# ASSIGNMENT
Take the data below. Output it exactly from its first line through the line containing "localparam int CW = $clog2(N+1);".

# INFORMATION SUPPLIED
--- src/rtl/mvm_stream_param.sv ---
// Streaming KxK signed matrix-vector multiplier with P parallel MAC lanes.
// Operands are retained across runs; results stream out with valid/ready and a last marker.
module mvm_stream_param #(
  parameter int K   = 16,
  parameter int B   = 8,
  parameter int P   = 4,
  parameter int OW  = 2*B,
  parameter int SAT = 1
) (
  input  logic          clk,
  input  logic          reset,
  input  logic          load_matrix,
  input  logic          load_vector,
  input  logic          start,
  input  logic          in_valid,
  output logic          in_ready,
  input  logic [B-1:0]  data_in,
  output logic          out_valid,
  input  logic          out_ready,
  output logic          out_last,
  output logic [OW-1:0] data_out,
  output logic          done,
  output logic          busy
);

  localparam int AW = 2*B + $clog2(K);
  localparam int N  = K*K/P;
  localparam int MW = $clog2(K*K);
  localparam int XW = $clog2(K);
  localparam int CW = $clog2(N+1);
  // Narrowing bounds assume OW <= AW, which holds for OW = 2B.
  localparam logic signed [AW-1:0] SAT_MAX = {{(AW-OW+1){1'b0}}, {(OW-1){1'b1}}};
  localparam logic signed [AW-1:0] SAT_MIN = {{(AW-OW+1){1'b1}}, {(OW-1){1'b0}}};

  typedef enum logic [2:0] {IDLE, LOAD_M, LOAD_V, COMPUTE, OUTPUT} state_t;

  state_t                state_q, state_d;
  logic                  m_loaded_q, m_loaded_d;
  logic                  v_loaded_q, v_loaded_d;
  logic [MW-1:0]         load_cnt_q, load_cnt_d;
  logic [CW-1:0]         issue_cnt_q, issue_cnt_d;
  logic [MW-1:0]         mat_base_q, mat_base_d;
  logic [XW-1:0]         vec_base_q, vec_base_d;
  logic [XW-1:0]         row_q, row_d;
  logic signed [AW-1:0]  tree_sum_q, tree_sum_d;
  logic                  tree_valid_q, tree_valid_d;
  logic                  tree_first_q, tree_first_d;
  logic                  tree_last_q, tree_last_d;
  logic [XW-1:0]         tree_row_q, tree_row_d;
  logic signed [AW-1:0]  acc_q, acc_d;
  logic [XW-1:0]         out_idx_q, out_idx_d;
  logic                  done_q, done_d;

  logic signed [B-1:0]   mat_mem [K*K];
  logic signed [B-1:0]   vec_mem [K];
  logic [OW-1:0]         y_mem   [K];

  logic                  mat_we, vec_we, y_we;
  logic signed [2*B-1:0] prod;
  logic signed [AW-1:0]  lane_sum;
  logic signed [AW-1:0]  acc_sum;

  function automatic logic [OW-1:0] narrow(input logic signed [AW-1:0] v);
    if (SAT != 0) begin
      if (v > SAT_MAX) return SAT_MAX[OW-1:0];
      if (v < SAT_MIN) return SAT_MIN[OW-1:0];
    end
    return v[OW-1:0];
  endfunction

  // One row chunk of P products per cycle; rows are contiguous in mat_mem.
  always_comb begin
    prod     = '0;
    lane_sum = '0;
    for (int l = 0; l < P; l++) begin
      prod     = mat_mem[mat_base_q + MW'(l)] * vec_mem[vec_base_q + XW'(l)];
      lane_sum = lane_sum + AW'(prod);
    end
  end

  assign acc_sum = (tree_first_q ? '0 : acc_q) + tree_sum_q;

  always_comb begin
    state_d      = state_q;
    m_loaded_d   = m_loaded_q;
    v_loaded_d   = v_loaded_q;
    load_cnt_d   = load_cnt_q;
    issue_cnt_d  = issue_cnt_q;
    mat_base_d   = mat_base_q;
    vec_base_d   = vec_base_q;
    row_d        = row_q;
    tree_sum_d   = tree_sum_q;
    tree_valid_d = 1'b0;
    tree_first_d = 1'b0;
    tree_last_d  = 1'b0;
    tree_row_d   = tree_row_q;
    acc_d        = acc_q;
    out_idx_d    = out_idx_q;
    done_d       = 1'b0;
    mat_we       = 1'b0;
    vec_we       = 1'b0;
    y_we         = tree_valid_q & tree_last_q;
    if (tree_valid_q) acc_d = acc_sum;

    case (state_q)
      IDLE: begin
        load_cnt_d = '0;
        if (load_matrix) begin
          state_d = LOAD_M;
        end else if (load_vector) begin
          state_d = LOAD_V;
        end else if (start && m_loaded_q && v_loaded_q) begin
          state_d     = COMPUTE;
          issue_cnt_d = '0;
          mat_base_d  = '0;
          vec_base_d  = '0;
          row_d       = '0;
        end
      end
      LOAD_M: begin
        if (in_valid) begin
          mat_we = 1'b1;
          if (load_cnt_q == MW'(K*K-1)) begin
            m_loaded_d = 1'b1;
            state_d    = IDLE;
            load_cnt_d = '0;
          end else begin
            load_cnt_d = load_cnt_q + 1'b1;
          end
        end
      end
      LOAD_V: begin
        if (in_valid) begin
          vec_we = 1'b1;
          if (load_cnt_q == MW'(K-1)) begin
            v_loaded_d = 1'b1;
            state_d    = IDLE;
            load_cnt_d = '0;
          end else begin
            load_cnt_d = load_cnt_q + 1'b1;
          end
        end
      end
      COMPUTE: begin
        // The final cycle only drains the adder-tree register into y.
        if (issue_cnt_q != CW'(N)) begin
          tree_valid_d = 1'b1;
          tree_first_d = (vec_base_q == '0);
          tree_last_d  = (vec_base_q == XW'(K-P));
          tree_row_d   = row_q;
          tree_sum_d   = lane_sum;
          issue_cnt_d  = issue_cnt_q + 1'b1;
          mat_base_d   = mat_base_q + MW'(P);
          if (tree_last_d) begin
            vec_base_d = '0;
            row_d      = row_q + 1'b1;
          end else begin
            vec_base_d = vec_base_q + XW'(P);
          end
        end else begin
          state_d   = OUTPUT;
          done_d    = 1'b1;
          out_idx_d = '0;
        end
      end
      OUTPUT: begin
        if (out_ready) begin
          if (out_idx_q == XW'(K-1)) state_d = IDLE;
          else out_idx_d = out_idx_q + 1'b1;
        end
      end
      default: state_d = IDLE;
    endcase
  end

  always_ff @(posedge clk or negedge reset) begin
    if (!reset) begin
      state_q      <= IDLE;
      m_loaded_q   <= 1'b0;
      v_loaded_q   <= 1'b0;
      load_cnt_q   <= '0;
      issue_cnt_q  <= '0;
      mat_base_q   <= '0;
      vec_base_q   <= '0;
      row_q        <= '0;
      tree_sum_q   <= '0;
      tree_valid_q <= 1'b0;
      tree_first_q <= 1'b0;
      tree_last_q  <= 1'b0;
      tree_row_q   <= '0;
      acc_q        <= '0;
      out_idx_q    <= '0;
      done_q       <= 1'b0;
    end else begin
      state_q      <= state_d;
      m_loaded_q   <= m_loaded_d;
      v_loaded_q   <= v_loaded_d;
      load_cnt_q   <= load_cnt_d;
      issue_cnt_q  <= issue_cnt_d;
      mat_base_q   <= mat_base_d;
      vec_base_q   <= vec_base_d;
      row_q        <= row_d;
      tree_sum_q   <= tree_sum_d;
      tree_valid_q <= tree_valid_d;
      tree_first_q <= tree_first_d;
      tree_last_q  <= tree_last_d;
      tree_row_q   <= tree_row_d;
      acc_q        <= acc_d;
      out_idx_q    <= out_idx_d;
      done_q       <= done_d;
    end
  end

  always_ff @(posedge clk) begin
    if (mat_we) mat_mem[load_cnt_q] <= data_in;
    if (vec_we) vec_mem[load_cnt_q[XW-1:0]] <= data_in;
    if (y_we) y_mem[tree_row_q] <= narrow(acc_sum);
  end

  assign busy      = (state_q != IDLE);
  assign in_ready  = (state_q == LOAD_M) || (state_q == LOAD_V);
  assign out_valid = (state_q == OUTPUT);
  assign out_last  = out_valid && (out_idx_q == XW'(K-1));
  assign data_out  = out_valid ? y_mem[out_idx_q] : '0;
  assign done      = done_q;

endmodule

--- config.mk ---
export PLATFORM = sky130hd
export DESIGN_NAME = mvm_stream_param
export DESIGN_NICKNAME = d
export VERILOG_FILES = /design/src/rtl/mvm_stream_param.sv
export SDC_FILE = /design/constraint.sdc
export NUM_CORES = 2
export LEC_CHECK = 0
export CAP_MARGIN = 20
export CORE_ASPECT_RATIO = 1.4
export CORE_MARGIN = 3
export CORE_UTILIZATION = 38
export DETAILED_ROUTE_END_ITERATION = 12
export HOLD_SLACK_MARGIN = 0.08
export PLACE_DENSITY_LB_ADDON = 0.05
export SLEW_MARGIN = 20
export SYNTH_ARGS = -nofsm -noshare
export SYNTH_HDL_FRONTEND = slang
export SYNTH_SLANG_ARGS = --single-unit
--- constraint.sdc ---
create_clock -name clk -period 8.2 [get_ports clk]
set_clock_uncertainty 0.05 [all_clocks]
set_input_delay 1.64 -clock clk [delete_from_list [all_inputs] [get_ports clk]]
set_output_delay 1.64 -clock clk [all_outputs]
set_load 0.005 [all_outputs]
# Word level (Yosys, flattened, before mapping)
# Memory sizes are Yosys's and may differ from the RTL's.
# Cells that the tools add are included.
word_totals:
  ff_bits: 88
  mem_bits_rw: 2432
  input_bits: 15
  out_inout_bits: 21
  word_cells: 151
  n_memories: 3
mem_list:
  columns: ["name", "depth", "word_bits", "rd", "rd_ports_with_merged_regs", "write_ports", "line", "rtl"]
  rows:
  - ["mat_mem", 256, 8, 4, 0, 1, "54", "logic signed [B-1:0] mat_mem [K*K];"]
  - ["y_mem", 16, 16, 1, 0, 1, "56", "logic [OW-1:0] y_mem [K];"]
  - ["vec_mem", 16, 8, 4, 0, 1, "55", "logic signed [B-1:0] vec_mem [K];"]
op_classes:
  add_sub_neg: 16
  multipliers: 4
  n_lt_le_gt_ge: 2
  n_eq_ne: 23
  mux: 68
  n_bitwise: 1
  reduce_logical: 18
ops:
  columns: ["operator", "n"]
  rows:
  - ["$mux 16", 6]
  - ["$mul 8x8->16", 4]
  - ["$mux 8", 8]
  - ["$mux 4", 10]
  - ["$mux 3", 10]
  - ["$mux 7", 4]
  - ["$pmux 4 s2", 3]
  - ["$pmux 8 s3", 1]
  - ["$mux 1", 22]
  - ["$ne 2x2->1 const B", 11]
  - ["$add 20x20->20", 1]
  - ["$gt 20x16->1 const B", 1]
  - ["$lt 20x16->1 const B", 1]
  - ["$mux 20", 1]
  - ["$add 18x16->19", 1]
  - ["$add 17x16->18", 1]
  - ["$add 16x16->17", 1]
  - ["$add 8x1->8 const B", 2]
  - ["$add 8x2->8 const B", 2]
  - ["$pmux 8 s2", 1]
  - ["$pmux 3 s5", 1]
  - ["$pmux 7 s2", 1]
  - ["$add 4x1->4 const B", 3]
  - ["$reduce_and 3->1", 3]
  - ["other kinds (25)", 33]

# Longest topological paths before layout
logic_depth:
  word_depth: 9
  mapped_depth: 31
  depth_no_buf: 28

# Worst setup path before layout
# No wires, ideal clock.
synth_timing:
  path_type: "register -> register"
  startpoint: "register mat_base_q[2]"
  endpoint: "register tree_sum_q[17]"
  setup_ps: 69
  t_arrival_ps: 8741
  required_ps: 8081
  setup_slack_ps: -659
  stages_incl_launch_ff: 30
  period_less_slack_ps: 8859
  cell_sequence: "dfrtp_1 > clkbuf_1 > buf_1 > mux4_2 > mux4_2 > mux4_2 > and2_1 > fa_1 > ha_1 > inv_1 > fa_1 > inv_1 > fa_1 > inv_1 > fa_1 > inv_1 > fa_1 > inv_1 > fa_1 > inv_1 > fa_1 > fa_1 > a21o_1 > a21oi_1 > o21bai_1 > a2111o_1 > nand3_1 > a311oi_1 > or3_1 > nand3_1"
synth_via:
  elab_chain_cells: 6
  elab_cells_between_ends: 11
  cone_classes: "add/sub: 6; mul: 4; memory: 1"
synth_rtl:
  columns: ["item", "line", "rtl"]
  rows:
  - ["start: declaration", "42", "logic [MW-1:0] mat_base_q, mat_base_d;"]
  - ["start signal: assignment", "200", "mat_base_q <= mat_base_d;"]
  - ["$add 8x1->8", "76", "prod = mat_mem[mat_base_q + MW'(l)] * vec_mem[vec_base_q + XW'(l)];"]
  - ["$mem_v2 256x8 (*)", null, null]
  - ["$mul 8x8->16", "76", null]
  - ["$add 16x16->17", "77", "lane_sum = lane_sum + AW'(prod);"]
  - ["$add 17x16->18", "77", null]
  - ["$add 18x16->19 (*)", "77", null]
  - ["end signal: assignment", "203", "tree_sum_q <= tree_sum_d;"]
  - ["end: declaration", "45", "logic signed [AW-1:0] tree_sum_q, tree_sum_d;"]
# Every way passes the cells marked *; elsewhere a longest branch is shown, timed or not.
# A chain may end at the register's enable or synchronous reset.

# Worst setup path after layout
layout_timing:
  startpoint: "register mat_base_q[2]"
  endpoint: "register tree_sum_q[18]"
# Same word-level chain as after synthesis.

==> results <==
- The worst hold path belongs to the class reg -> reg.
- For the pin with the worst max-slew slack, the measured transition is approximately 1.1 ns.
- The final weighted congestion in routability-driven placement is 0.8377.
- The clock latency on the worst-skew pair is 0.84 ns.
- The first TritonRoute pass finished after 7 iterations.
- The worst setup path is captured at a flip-flop.
- In this run the horizontal extent of the chip is 458.8 um.
- The via count of the first global-routing pass came to 56860.
- Of the post-synthesis cell area, the dominant cell type holds 0.6695.
- The kind of critical path is reg -> reg.
- The commonest register cell after synthesis is sky130_fd_sc_hd__edfxtp_1.
- The total count of hold-check failures in the final report is 0.
- The floorplan step defined a die boundary enclosing between 0.2 and 0.3 mm2.
- The post-detailed-route via-to-cell ratio is 5.268.
- In this run the critical register-to-register path is launched from mat_base_q[2].
- The TritonCTS clock tree is done.
- Synthesis produced 5495 cells.
- In this run the most critical hold path is launched from v_loaded_q.
- The detailed-route DRC error count is 0.
- After floorplanning, the core was divided into 232 placement rows.
- The root buffer selected by CTS is sky130_fd_sc_hd__clkbuf_16.
- In this run the mean area of a mapped cell was 19.85 um2.
- The wire length of the first global-routing pass is 429.6 mm.
- The total clock buffers created by CTS is 267.
- The yosys synthesis warning count is 0.
- The final number of max-transition violations is 0.
- The number of failing setup endpoints in the final timing report is 13.
- The cell area after layout is 0.1266 mm2.
- The worst hold path terminates at v_loaded_q.
- The cell taking the most area after synthesis is sky130_fd_sc_hd__edfxtp_1.
- In the synthesized netlist the async set-or-reset flop fraction comes to 0.03300.
- The residual antenna-violating net count after detailed routing is 0.
- Along the worst hold path, the cell count comes to 1.
- The area inside the core boundary is between 0.2 and 0.3 mm2.
- At the end of the flow, the number of nets in the layout was 6464.
- Headroom to the max-slew limit came out at 0.2485.
- The proportion of layout cells with a drive suffix above 1 is 0.2745.
- The number of H-tree levels is 5.
- The first-iteration detailed-routing DRC count is about 3700.
- The initial antenna violation count is 5.
- The count of cell types in the netlist is 59.
- The required time of the critical path is between 8 and 9 ns.
- Across all register-to-register paths, the minimum setup slack is -0.94 ns.
- The cell with the most instances after synthesis is sky130_fd_sc_hd__edfxtp_1.
- The startpoint kind of the worst setup timing path is a flip-flop.
- The routed wire length is 298.9 mm.
- In this design, the stage delay of the slowest critical-path cell is 0.62 ns.
- The synthesized netlist occupies a cell area of 0.1091 mm2.
- Setup repair after global routing could not meet its margin everywhere.
- In this run, synthesis produced a sequential element count of approximately 2500.
- The sequential cell area fraction in the yosys report is 0.6886.
- The number of cells on the worst reg-to-reg path is 29.
- From synthesis to final layout, the design area changed by 16.10%.
- The vertical die dimension is 639.9 um.
- The I/O pin total is 36.
- The layout filler cell count is 24510.
- Based on the critical path, the design can be clocked at up to around 0.11 GHz.
- The most used cell along the critical path is sky130_fd_sc_hd__fa_1.
- Counting flops with a built-in enable in the synthesized netlist gives roughly 2400.
- Entering global routing, the biggest net connects 161 pins.
- The run finished, with violations left.
- The routed design could run at a clock period as short as 9.144 ns.
- The wire-length estimate of the detail-placed layout is between 150 and 200 mm.
- The cell at the slowest stage of the critical path is sky130_fd_sc_hd__mux4_2.
- The critical path data arrival time is 9.78 ns.
- The minimum setup slack in the final design is -0.9438 ns.
- The clock passes through at most 4 buffers.
- The routed layout has 52380 vias.
- The final reports fail on setup timing.
- The post-detailed-route wirelength per cell is 30.07 um.
- The clock drives 2515 sinks.
- The overall routing resource usage is 0.2038.
- The endpoint of the worst register-to-register path is tree_sum_q[18].
- Setup total negative slack on the finished layout was measured at -8.996 ns.
- The portion of the clock cycle consumed by the worst path in the final layout is 1.115.
- The maximum fanout along the worst path is 13.
- The CTS clock-pin slew for the worst setup and hold paths is roughly 0.07 ns.
- The commonest cells after synthesis are 2432 x sky130_fd_sc_hd__edfxtp_1, 781 x sky130_fd_sc_hd__mux4_2, 410 x sky130_fd_sc_hd__inv_1, 363 x sky130_fd_sc_hd__nor2_1, 328 x sky130_fd_sc_hd__fa_1.
- The total overflow left after global routing is 0.
- Ranked by total cell area, the synthesized netlist is headed by sky130_fd_sc_hd__edfxtp_1 67%, sky130_fd_sc_hd__mux4_2 16%, sky130_fd_sc_hd__fa_1 6.0%.
- The initial utilization of the core area, before any placement, comes to 0.3823.
- In this run the cell area measured after placement is 0.1172 mm2.
- Input and output buffers added on the ports amount to 35.
- The tool flagged a number of max-cap violations equal to 0.
- The number of nets handed over by synthesis was 5966.
## through the flow
stage	setup slack, ns	cells	hold slack (ns)	utilization
detailed placement	-1.049	9407	0.4221	0.4106
finish	-0.9438	9942	0.4398	0.4438
floorplan	-0.1214	5495	0.3892	-
CTS	-0.9130	9897	0.4363	0.4418
global route	-1.183	9937	0.4662	0.4438
global placement	-1.133	9405	0.4154	0.4105
## cells in the final DEF (no fill, tap or decap), types with 50 or more instances in the layout
cell,count
sky130_fd_sc_hd__fa_1,316
sky130_fd_sc_hd__clkbuf_16,282
sky130_fd_sc_hd__inv_1,405
sky130_fd_sc_hd__mux4_2,781
sky130_fd_sc_hd__nand2_1,146
sky130_fd_sc_hd__dfrtp_1,73
sky130_fd_sc_hd__clkinv_1,55
sky130_fd_sc_hd__clkbuf_1,51
sky130_fd_sc_hd__buf_4,325
sky130_fd_sc_hd__and2_1,174
sky130_fd_sc_hd__o21ai_0,50
sky130_fd_sc_hd__nor2_1,348
sky130_fd_sc_hd__buf_12,70
sky130_fd_sc_hd__ha_1,124
sky130_fd_sc_hd__edfxtp_1,2432
## cell type report
cell class / instances / area [um2] / share of cell area
sequential: 2515 / 75130 / 0.5933
multi-input combinational: 2320 / 31730 / 0.2505
clock buffer: 329 / 7114 / 0.05618
timing repair buffer: 479 / 5141 / 0.04060
tap: 3744 / 4684 / 0.03699
inverter: 410 / 1539 / 0.01215
clock inverter: 137 / 1284 / 0.01014
antenna: 8 / 20.02 / 0.0001581
## worst max-delay path by stage
stage,slack [ns],cells past startpoint,start,to
CTS,-0.91,25,mat_base_q[2],tree_sum_q[16]
global route,-1.18,31,mat_base_q[2],tree_sum_q[18]
finish,-0.94,29,mat_base_q[2],tree_sum_q[18]
floorplan,-0.12,30,mat_base_q[2],tree_sum_q[17]
detailed placement,-1.05,25,mat_base_q[2],tree_sum_q[16]
global placement,-1.13,28,mat_base_q[2],tree_sum_q[16]
## routing by layer
layer  up-vias  global-route usage  wire length (um)
met5         -                   0                 0
met4         0             0.04858              7056
met3       315             0.02327              9505
met2       941              0.3709            160200
met1     28620              0.2601            122100
li1      22500                   -                 -
## registers in the layout, indices dropped and copies added, names as in the netlist
name,count
tree_sum_q,19
acc_q,20
mat_base_q,6
row_q,4
tree_valid_q,1
tree_first_q,1
mat_mem,2048
load_cnt_q,8
m_loaded_q,1
done,1
vec_mem,128
issue_cnt_q,7
state_q,3
y_mem,256
out_idx_q,4
tree_last_q,1
v_loaded_q,1
tree_row_q,4
vec_base_q,2
## worst max-delay path, delay by kind of cell, from the launching register on
kind / cells / cell delay, ns
flops: 1 / 0.52
simple gates: 1 / 0.22
buf+inv: 9 / 0.95
mux: 3 / 1.60
compound gates: 6 / 1.18
xor+xnor: 1 / 0.13
fa+ha+maj: 9 / 4.32
## logic make-up after synthesis
logic type | share of synthesized area
and+or+nand+nor | 0.03610
buffers and inverters | 0.02340
DFF | 0.6886
muxes | 0.1634
adders and majority gates | 0.07497
xor gates and xnor gates | 0.003854
AOI/OAI and AO/OA | 0.009773
## repair_timing
item	4_1_cts	5_1_grt
gates cloned	4	7
hold buffers	0	0
gates resized for setup	51	39
buffers inserted	20	32
pin swaps	16	24
endpoints found under the setup margin	13	14
Power is left out: the tool's default activity adds up to more than one toggle a clock period on the data nets, which glitch-free logic cannot reach.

# EXERCISE ANSWER
--- src/rtl/mvm_stream_param.sv ---
// Streaming KxK signed matrix-vector multiplier with P parallel MAC lanes.
// Operands are retained across runs; results stream out with valid/ready and a last marker.
module mvm_stream_param #(
  parameter int K   = 16,
  parameter int B   = 8,
  parameter int P   = 4,
  parameter int OW  = 2*B,
  parameter int SAT = 1
) (
  input  logic          clk,
  input  logic          reset,
  input  logic          load_matrix,
  input  logic          load_vector,
  input  logic          start,
  input  logic          in_valid,
  output logic          in_ready,
  input  logic [B-1:0]  data_in,
  output logic          out_valid,
  input  logic          out_ready,
  output logic          out_last,
  output logic [OW-1:0] data_out,
  output logic          done,
  output logic          busy
);

  localparam int AW = 2*B + $clog2(K);
  localparam int N  = K*K/P;
  localparam int MW = $clog2(K*K);
  localparam int XW = $clog2(K);
  localparam int CW = $clog2(N+1);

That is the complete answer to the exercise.